Affiliation:
1. Clinical Director Albany Trust London UK
2. Chair Association for Psychoanalytic Psychotherapy in the Public Sector London UK
3. Research Associate Centre for Philosophy of Natural and Social Science London School of Economics London UK
Abstract
AbstractThis paper offers a preview of a forthcoming article on the world's first, universal free‐to‐access, evidence‐based talking therapies programme to treat depression: Improving Access to Psychological Therapies. It was pioneered not in the USA, but the UK, in 2007. At one time it could have been led by psychoanalysts, but it wasn't.
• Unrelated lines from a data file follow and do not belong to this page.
== run A ==
## chip_to_symbol
module chip_to_symbol 
(
input logic         i_clk,
input logic         i_rst_n,
input logic         i_stream,
input logic         i_stream_valid,
output logic [3:0]  o_symbol,
output logic        o_symbol_valid       
);
Size: ~3,100 cells after synthesis, ~100 flip-flops, about 9 I/O pins.
export LEC_CHECK = 0
export ABC_AREA = 1
export CAP_MARGIN = 0
export CELL_PAD_IN_SITES_DETAIL_PLACEMENT = 0
export CELL_PAD_IN_SITES_GLOBAL_PLACEMENT = 0
export CORE_MARGIN = 2
export CORE_UTILIZATION = 72
export CTS_CLUSTER_DIAMETER = 378
export CTS_CLUSTER_SIZE = 49
export GPL_TIMING_DRIVEN = 1
export HOLD_SLACK_MARGIN = 0.3
export MAX_ROUTING_LAYER = met4
export PLACE_DENSITY = 0.6
export SLEW_MARGIN = 35
create_clock -name core_clock -period 2.35 [get_ports {i_clk}]
run.sh (not shown) runs the stock make flow with config.mk's settings and CLKGATE_MAP_FILE=.
Run A did not finish; a tool error ended it in clock tree synthesis.
Edits applied to the flow inputs when going from run A to run B:
# run A
export LEC_CHECK = 0
export ABC_AREA = 1
export CAP_MARGIN = 0
export CELL_PAD_IN_SITES_DETAIL_PLACEMENT = 0
export CELL_PAD_IN_SITES_GLOBAL_PLACEMENT = 0
export CORE_MARGIN = 2
export CORE_UTILIZATION = 72
export CTS_CLUSTER_DIAMETER = 378
export CTS_CLUSTER_SIZE = 49
export GPL_TIMING_DRIVEN = 1
export HOLD_SLACK_MARGIN = 0.3
export MAX_ROUTING_LAYER = met4
export PLACE_DENSITY = 0.6
export SLEW_MARGIN = 35
create_clock -name core_clock -period 2.35 [get_ports {i_clk}]
# run B
export LEC_CHECK = 0
export ABC_AREA = 0
export CAP_MARGIN = 20
export CELL_PAD_IN_SITES_DETAIL_PLACEMENT = 0
export CELL_PAD_IN_SITES_GLOBAL_PLACEMENT = 0
export CORE_MARGIN = 2
export CORE_UTILIZATION = 68
export CTS_CLUSTER_SIZE = 22
export GPL_TIMING_DRIVEN = 1
export PLACE_DENSITY_LB_ADDON = 0.29
export SLEW_MARGIN = 35
create_clock -name core_clock -period 4.49 [get_ports {i_clk}]
Findings:
- None of the runs run A and run B ends with a clean layout.
- No final results exist for run A, since it was stopped by error DPL-0038 during clock tree synthesis.
- Run A → run B: standard cell area after detailed placement fell about 4.6%; number of cell rows rose 4; summed standard-cell area reported by yosys rose about 5.3%.
Here is what was changed in the inputs of run C compared with run B.
# run B
export LEC_CHECK = 0
export ABC_AREA = 0
export CAP_MARGIN = 20
export CELL_PAD_IN_SITES_DETAIL_PLACEMENT = 0
export CELL_PAD_IN_SITES_GLOBAL_PLACEMENT = 0
export CORE_MARGIN = 2
export CORE_UTILIZATION = 68
export CTS_CLUSTER_SIZE = 22
export GPL_TIMING_DRIVEN = 1
export PLACE_DENSITY_LB_ADDON = 0.29
export SLEW_MARGIN = 35
create_clock -name core_clock -period 4.49 [get_ports {i_clk}]
# run C
export LEC_CHECK = 0
export ABC_AREA = 0
export CAP_MARGIN = 20
export CELL_PAD_IN_SITES_DETAIL_PLACEMENT = 0
export CELL_PAD_IN_SITES_GLOBAL_PLACEMENT = 0
export CORE_ASPECT_RATIO = 1.37
export CORE_MARGIN = 2
export CORE_UTILIZATION = 49
export CTS_CLUSTER_DIAMETER = 245
export CTS_CLUSTER_SIZE = 94
export GPL_TIMING_DRIVEN = 1
export PLACE_DENSITY = 0.5
export SLEW_MARGIN = 35
export TNS_END_PERCENT = 20
create_clock -name core_clock -period 4.49 [get_ports {i_clk}]
Run C finished all stages; layout check result: FAIL, due to negative setup slack. Run C vs run B: average vias per placed instance down. Setup slack: run C more than run B. Run B -> run C: maximum number of pins on one net before global-route repair increased by more than 10%. For the post-route standard cell area excluding fillers, run C came in 450 sq um higher than run B did.

---

chip_to_symbol again, from the RTL that the note above started with.
export LEC_CHECK = 0
export CAP_MARGIN = 20
export CORE_MARGIN = 2
export CORE_UTILIZATION = 40
export CTS_CLUSTER_SIZE = 49
export GPL_TIMING_DRIVEN = 0
export SLEW_MARGIN = 20
create_clock -name core_clock -period 10.0 [get_ports {i_clk}]
The starting point finished clean.
Rerun with:
Settings changed: ABC_AREA set to 1, CELL_PAD_IN_SITES_DETAIL_PLACEMENT set to 1, CORE_MARGIN 2 to 8, CORE_UTILIZATION 40 to 27, CTS_CLUSTER_DIAMETER set to 267, CTS_CLUSTER_SIZE 49 to unset, GPL_TIMING_DRIVEN 0 to unset, HOLD_SLACK_MARGIN set to -0.08, MAX_ROUTING_LAYER set to met4, TNS_END_PERCENT set to 70.
Result:
- fmax goes up by 7.1%
- non-clock buffer count goes up by 1
- sequential cell count does not change
- worst setup slack improves by 510 ps
- hold slack degrades by 89 ps
- area after synthesis goes down by 5.1%
- clock skew goes up by 3.2 ps
- via count goes down by 2.5%
- routed wire length goes down by 4.3%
It was a New Deal, in fact, for CBT. But did this New Deal in 2007 also offer psychoanalysis an opportunity to renew its vitality as a discipline, after decades of being eroded by our long‐term retreat into private practice? Illustrated in the film From Here to Eternity, through characters played by Burt Lancaster, Montgomery Clift and Frank Sinatra, this Preview shows how applied psychoanalysis can once again aspire to become a universal, genuinely popular, relevant professional discipline. How would we engage ethically with psychiatric casualties of war, for example, within an evidence‐based practice framework today? A novel, brief psychoanalytic treatment for depression, Dynamic Interpersonal Therapy, was developed for use in the UK's Improving Access to Psychological Therapies (IAPT) programme. It is recommended by NICE (National Institute for Health and Care Excellence) as cost‐effective for treating depression. By engaging with evidence‐based practice in this way—as Street Level Bureaucrats—we can reclaim our position at the centre of contemporary publicly funded mental health services.